The family decided to “sit this one out” and stay in Miami for the summer — no road trips, no play dates, no summer camp. Her oldest, however, is participating in a virtual summer camp, where she’s sent a box of activities to do with other kids located all over the country via Zoom. Movie nights also became a frequent thing. Schwartz screens various documentaries on topical issues to teach her kids what’s going on culturally. They did find a way to “sneak around” Miami while still being safe: The whole family would wake up at 6 a.m. and head to the beach and spend an hour swimming and playing in the ocean before it got too crowded.
“As soon as we saw someone else, we would hoof it back home,” she said.
Some parents in her circle brought up the idea of creating “pandemic pods” — a group of kids that would only see and socialize with each other, no one else. At first, she thought this was a good idea: Her children frequently talked about how much they miss their friends. But Schwartz said she quickly opted out of the pod conversation as the news about the coronavirus got continually worse.
“Things just started escalating in the community, and no one wanted to be that one family that got everyone sick because we couldn’t keep to ourselves,” she said.
More challenges ahead
For Schwartz, it didn’t matter whether or not Miami-Dade reopened classrooms or continued on with online learning only: She wasn’t going to send her kids back anyway, especially with COVID-19 cases she described as “sky-high.”
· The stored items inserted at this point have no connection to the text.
**./design.v**
```verilog
module MEM(
    input wire clk,
    input wire rst,
    input wire [9-1:0] stall,
    input wire [151-1:0] dc_to_mem_bus,
    input wire [31:0] data_sram_rdata,
    output wire [136-1:0] mem_to_wb_bus,
    output wire [104-1:0] mem_to_rf_bus
);
    reg [151-1:0] dc_to_mem_bus_r;
    reg [31:0] data_sram_rdata_r;
    always @ (posedge clk) begin
        if (rst) begin
            dc_to_mem_bus_r <= 151'b0;
            data_sram_rdata_r <= 32'b0;
        end
        else if (stall[6]==1'b1 && stall[7]==1'b0) begin
            dc_to_mem_bus_r <= 151'b0;
            data_sram_rdata_r <= 32'b0;
        end
        else if (stall[6]==1'b0) begin
            dc_to_mem_bus_r <= dc_to_mem_bus;
            data_sram_rdata_r <= data_sram_rdata;
        end
    end
    wire [31:0] mem_pc;
    wire data_ram_en;
    wire data_ram_wen;
    wire [3:0] data_ram_sel;
    wire sel_rf_res;
    wire rf_we;
    wire [4:0] rf_waddr;
    wire [31:0] rf_wdata;
    wire [31:0] ex_result;
    wire [31:0] mem_result;
    wire [66-1:0] hilo_bus;
    wire [7:0] mem_op;
    assign {
        mem_op,          
        hilo_bus,        
        mem_pc,          
        data_ram_en,     
        data_ram_wen,    
        data_ram_sel,    
        sel_rf_res,      
        rf_we,           
        rf_waddr,        
        ex_result        
    } =  dc_to_mem_bus_r;
    wire inst_lb,   inst_lbu,   inst_lh,    inst_lhu,   inst_lw;
    wire inst_sb,   inst_sh,    inst_sw;
    assign {
        inst_lb, inst_lbu, inst_lh, inst_lhu, 
        inst_lw, inst_sb, inst_sh, inst_sw
    } = mem_op;
    wire [7:0] b_data;
    wire [15:0] h_data;
    wire [31:0] w_data;
    assign b_data = data_ram_sel[3] ? data_sram_rdata_r[31:24] : 
                    data_ram_sel[2] ? data_sram_rdata_r[23:16] :
                    data_ram_sel[1] ? data_sram_rdata_r[15: 8] : 
                    data_ram_sel[0] ? data_sram_rdata_r[ 7: 0] : 8'b0;
    assign h_data = data_ram_sel[2] ? data_sram_rdata_r[31:16] :
                    data_ram_sel[0] ? data_sram_rdata_r[15: 0] : 16'b0;
    assign w_data = data_sram_rdata_r;
    assign mem_result = inst_lb     ? {{24{b_data[7]}},b_data} :
                        inst_lbu    ? {{24{1'b0}},b_data} :
                        inst_lh     ? {{16{h_data[15]}},h_data} :
                        inst_lhu    ? {{16{1'b0}},h_data} :
                        inst_lw     ? w_data : 32'b0; 
    assign rf_wdata = sel_rf_res & data_ram_en ? mem_result : ex_result;
    assign mem_to_wb_bus = {
        hilo_bus,    
        mem_pc,      
        rf_we,       
        rf_waddr,    
        rf_wdata     
    };
    assign mem_to_rf_bus = {
        hilo_bus,
        rf_we,
        rf_waddr,
        rf_wdata
    };
endmodule
```
**./run.sh**
```bash
#!/bin/bash
# OpenROAD 26Q1-2900-gdf79404cd8, Yosys 0.63+post, stock flow scripts
make -C /OpenROAD-flow-scripts/flow DESIGN_CONFIG=/design/flow/config.mk WORK_HOME=/design/flow/orfs finish
```
**./config.mk**
```make
export PLATFORM = sky130hd
export DESIGN_NAME = MEM
export DESIGN_NICKNAME = MEM
export VERILOG_FILES = /design/flow/design.v
export SDC_FILE = /design/flow/constraint.sdc
export NUM_CORES = 4
export LEC_CHECK = 1
export CORE_AREA = 10 10 244 244
export DIE_AREA = 0 0 254 254
```
**./constraint.sdc**
```tcl
current_design MEM

set clk_period 5.7
set clk_io_pct 0.2

create_clock -name clk0 -period $clk_period [get_ports {clk}]

set non_clock_inputs [all_inputs -no_clocks]
set_input_delay [expr $clk_period * $clk_io_pct] -clock clk0 $non_clock_inputs
set_output_delay [expr $clk_period * $clk_io_pct] -clock clk0 [all_outputs]
```
==> ci_impl_report.md <==
## Synthesis and layout report

| Metric | Value |
|---|---|
| First-pass GRT wire length | `47900 um` |
| Worst R2R Path Depth | `2` |
| Clock transition at path regs | `70 ps` |
| Nature of the critical path endpoint | `output pin` |
| Critical Path AT | `3230 ps` |
| Slew HR | `0.461` |
| HP Class | `reg -> reg` |
| Post-Syn Instances | `960` |
| Vias per cell | `3.77` |
| Hold Path Origin | `dc_to_mem_bus_r[54]` |
| Reg2reg start | `dc_to_mem_bus_r[41]` |
| Critical Path, Cell by Cell | `a211oi_1 > a211oi_2 > nand3_2 > o211ai_1 > clkdlybuf4s50_1` |
| TritonCTS buffer count | `17` |
| Post-Place Setup Slack | `1840 ps` |
| Crit path depth | `5` |
| Vias in the first global route | `6899` |
| CP Max Fanout | `23` |
| Layout overhead on the synthesized area | `42.5%` |
| All-Layer GR Usage | `0.101` |
| PostCTS Resize Cnt | `0` |
| Clock root buffer | `clkbuf_16` |
| Logic pwr share | `0.169` |
| Leakage | `5.15 nW` |
| Yosys stat area | `8970 um^2` |
| Pint | `0.00221 W` |
| R2r endpoint | `dc_to_mem_bus_r[41]` |
| Critical path buffers and inverters | `1` |
| First-pass DRT Iterations | `5` |
| CP Data Required Time | `4560 ps` |
| Cell taking the most area after synthesis | `dfxtp_1` |
| Share of cells above drive strength 1 | `0.0468` |
| I/O Pins | `434` |
| Final Hold Viols | `0` |
| Slowest cell delay on critical path | `750 ps` |
| Biggest area cells | `dfxtp_1 40%, mux2i_1 20%, buf_4 18%, nor2_1 7.9%, buf_2 2.2%` |
| Avg WL per Cell | `18.3 um` |
| CP Launch Type | `register` |
| Seq/Total Area, Yosys | `0.399` |
| Drt drc | `0` |
| Largest type area fraction | `0.399` |
| Core footprint | `54000 um^2` |
| RSZ-0062 raised after global routing | `no` |
| DRT antenna net count | `0` |
| Pin count of the biggest net entering global routing | `111` |
| Ant. Diodes | `0` |
| # clock sinks | `179` |
| CP max-delay cell | `dfxtp_1` |
| Routed WL | `33900 um` |
| Final Core Density | `0.237` |
| Floorplan Utilization | `0.166` |
| Clk pwr share | `0.372` |
| Period minus WS final | `4370 ps` |
| Post-synth EDFFs | `0` |
| Fmax | `229 MHz` |
| Placer congestion estimate | `0.866` |
| R2R Setup Slk | `4610 ps` |
| Synth Flop Type | `dfxtp_1` |
| Worst VDD drop | `225 uV` |
| Period utilisation layout | `0.767` |
| Vias | `6976` |
| Final setup vio count | `0` |
| Post-synth top cells | `213 x buf_4, 189 x nor2_1, 179 x dfxtp_1, 179 x mux2i_1, 40 x buf_2` |
| Netlist Area Pre-Place | `8970 um^2` |
| Max-cap violations | `0` |
| Cell Type Count | `34` |
| Min-Delay Path Depth | `2` |
| Pwr dens | `234 nW/um^2` |
| Worst-Margin Slew | `808 ps` |
| Hpwl dp | `26500 um` |
| Worst-Skew Late Latency | `480 ps` |
| Reg power frac | `0.459` |
| Die ar. | `64500 um^2` |
| Slew Viols, Final | `0` |
| Top-count cell post-synth | `buf_4` |
| Post-CTS Hold Fix Bufs | `0` |
| Setup TNS | `0 ps` |
| Outcome | `finished clean` |
| Yosys reg bits | `179` |
| Die Wd | `254 um` |
| Sw Ratio | `0.260` |
| Total grt overflow | `0` |
| Synthesized area per cell | `9.35 um^2` |
| Hold Slack | `491 ps` |
| Deepest clock path buffer count | `2` |
| WS Path Type | `reg -> out` |
| Worst setup margin | `1330 ps` |
| Clk_skew | `0 ps` |
| Total number of yosys warnings | `1` |
| Die height | `254 um` |
| CTS tree | `yes` |
| # Post-CTS Setup Buffers | `0` |
| Ys cells | `960` |
| Initial DRC Count | `374` |
| Worst path top cell family by delay | `AND-OR/OR-AND gates` |
| # H-tree levels | `4` |
| Row cnt | `85` |
| Port bufs | `422` |
| Fill cell count | `5689` |
| Initial antenna violation count | `11` |
| P_sw | `0.000778 W` |
| Hold endpoint | `dc_to_mem_bus_r[54]` |
| Log Warnings | `38` |
| Fraction of registers with async set/reset | `0` |
cell type report:
| type | count | area (um^2) | share of cell area |
|---|---|---|---|
| multi-input combinational | 504 | 3470 | 0.271 |
| sequential | 179 | 3580 | 0.280 |
| timing repair buffer | 431 | 4310 | 0.337 |
| clock buffer | 18 | 439 | 0.0343 |
| tap | 696 | 871 | 0.0681 |
| inverter | 8 | 30.0 | 0.00235 |
| clock inverter | 13 | 87.6 | 0.00685 |
power groups by stage:
stage / Clock [W] / Sequential, W / Combinational, W
global route: 0.00122 / 0.00138 / 0.000553
CTS: 0.00118 / 0.00138 / 0.000518
finish: 0.00111 / 0.00137 / 0.000506
cells in the final DEF (no fill, tap or decap), types with 2 or more instances in the layout:
cell	n
nor2_1	189
nand2_1	25
nor2b_1	3
clkbuf_16	17
a21oi_1	8
buf_4	8
a221oi_2	2
nor3_1	7
clkinv_4	2
clkdlybuf4s50_1	421
a22oi_1	23
inv_6	2
clkinvlp_4	3
a21o_1	16
mux2i_1	179
nand3_1	2
inv_1	8
o211ai_1	3
o211ai_2	4
dfxtp_1	179
a221oi_1	13
a211oi_1	8
nand3b_1	9
clkinv_2	6
flip-flops by register name, summed over array words and instances, names as in the netlist:
signal	flops
dc_to_mem_bus_r	147
data_sram_rdata_r	32
through the flow:
stage          cell area (um^2)  std cells  power [W]
6_report                  12800       1849    0.00299
5_1_grt                   12800       1849    0.00316
4_1_cts                   12800       1849    0.00307
3_5_place_dp              12300       1818    0.00192
3_3_place_gp              12300       1818    0.00191
2_1_floorplan              8970        960    0.00165
cell families after synthesis:
family          share of synthesized area
buf+inv                             0.215
simple gates                        0.110
mux                                 0.201
flops                               0.399
compound gates                     0.0749
layer usage:
| metal | part of all wire | track usage |
|---|---|---|
| met3 | 0.12 | 0.0446 |
| met4 | 0.021 | 0.0188 |
| met1 | 0.41 | 0.127 |
| met5 | 0.0013 | 0 |
| met2 | 0.45 | 0.159 |
worst max-delay path by stage:
stage                          startpoint                end  slack (ps)
after CTS             dc_to_mem_bus_r[41]  mem_to_rf_bus[10]        1260
final                 dc_to_mem_bus_r[41]  mem_to_rf_bus[10]        1330
after global routing  dc_to_mem_bus_r[41]  mem_to_rf_bus[10]        1070
tightest hold or removal path: cells and delay by family, from the launching register on:
family           cells  cell delay, ps
flip-flops           1             320
multiplexers         1              60
AND/OR/NAND/NOR      1              70
Power is estimated from default activity; no workload was simulated.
“If the conditions are the same as they’ve been, I am not sending them,” she said. “I need the assurance that everyone is speaking the same language.”
“If the conditions are the same as they’ve been, I am not sending them.”
As it stands now, Miami-Dade County Public Schools will be online only at first. The school district will decide on September 30 whether or not kids will be phased into classrooms starting in October based on need. Schwartz said the school district also came out with new software for distance learning to provide some cohesion between coursework. This is in contrast to this past spring, when Schwartz opted her kids out of participating in their electives due to the sheer amount of time they were spending staring at screens.
Another semester of distance learning may prove challenging, just like it did when it was sprung on her in March, but Schwartz said right now she doesn’t think about it as much: Back to school hardly weighs as heavy on her mind as the current state of public health in her county. Schwartz said she would feel much more comfortable sending her children back to school if coronavirus testing in Florida was more efficient.
“If testing was something I could access, as a parent, for my children, I wouldn’t worry,” she said. “But I think we will be successful getting through this as long as our mental health stays intact. They may lose the academic muscle, but they also learned a lot of other things by being at home. These will be interesting kids when they come out of this.”